▶ Work item: Go through the data below and copy each line that includes "constraint".

*** Opening of Entries shown ***

File: src/rtl/arb41_pkg.sv
// Shared definitions for the 4-way round-robin arbiter.
package arb41_pkg;

  typedef enum logic {
    IDLE = 1'b0,
    BUSY = 1'b1
  } state_t;

  // Pointer value after reset, so that requester 0 has first priority.
  localparam logic [1:0] LAST_RST = 2'd3;

  // Round-robin pick: the first set bit in the order last+1, last+2, last+3, last.
  // Walk the order backwards so the last hit is the highest priority one.
  function automatic logic [1:0] rr_pick(input logic [3:0] req, input logic [1:0] last);
    logic [1:0] w;
    logic [1:0] idx;
    w = last;
    for (int k = 4; k >= 1; k--) begin
      idx = last + 2'(k);
      if (req[idx]) w = idx;
    end
    return w;
  endfunction

endpackage

File: src/rtl/arb41_mux41.sv
// 4:1 data multiplexer for the shared output path.
module mux41 #(
  parameter int Size = 8
) (
  input  logic [1:0]      S,
  input  logic [Size-1:0] A0,
  input  logic [Size-1:0] A1,
  input  logic [Size-1:0] A2,
  input  logic [Size-1:0] A3,
  output logic [Size-1:0] Y
);

  // Steer the selected requester bus onto Y.
  always_comb begin
    Y = A0;
    case (S)
      2'd0: Y = A0;
      2'd1: Y = A1;
      2'd2: Y = A2;
      2'd3: Y = A3;
      default: Y = A0;
    endcase
  end

endmodule
**config.mk**
```make
export PLATFORM = sky130hd
export DESIGN_NAME = id_ex_pipe_stage
export DESIGN_NICKNAME = d
export VERILOG_FILES = /design/src/rtl/id_ex_pipe_stage.sv
export SDC_FILE = /design/constraint.sdc
export NUM_CORES = 1
export LEC_CHECK = 0
export BUFFER_PORTS_ARGS = -buffer_cell sky130_fd_sc_hd__buf_4
export CELL_PAD_IN_SITES_DETAIL_PLACEMENT = 0
export CELL_PAD_IN_SITES_GLOBAL_PLACEMENT = 1
export CORE_UTILIZATION = 32
export CTS_CLUSTER_DIAMETER = 150
export DETAILED_ROUTE_END_ITERATION = 10
export PLACE_DENSITY = 0.77
export SYNTH_ARGS = -nofsm -noshare
export SYNTH_HDL_FRONTEND = slang
export SYNTH_SLANG_ARGS = --single-unit
```
**constraint.sdc**
```tcl
create_clock -name Clk -period 5.4 [get_ports Clk]
set_clock_uncertainty 0.1 [all_clocks]
set_input_delay 0.54 -clock Clk [delete_from_list [all_inputs] [get_ports Clk]]
set_output_delay 0.54 -clock Clk [all_outputs]
set_load 0.05 [all_outputs]
```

*** Close of Entries shown ***

▶ Result:
export SDC_FILE = /design/constraint.sdc
**constraint.sdc**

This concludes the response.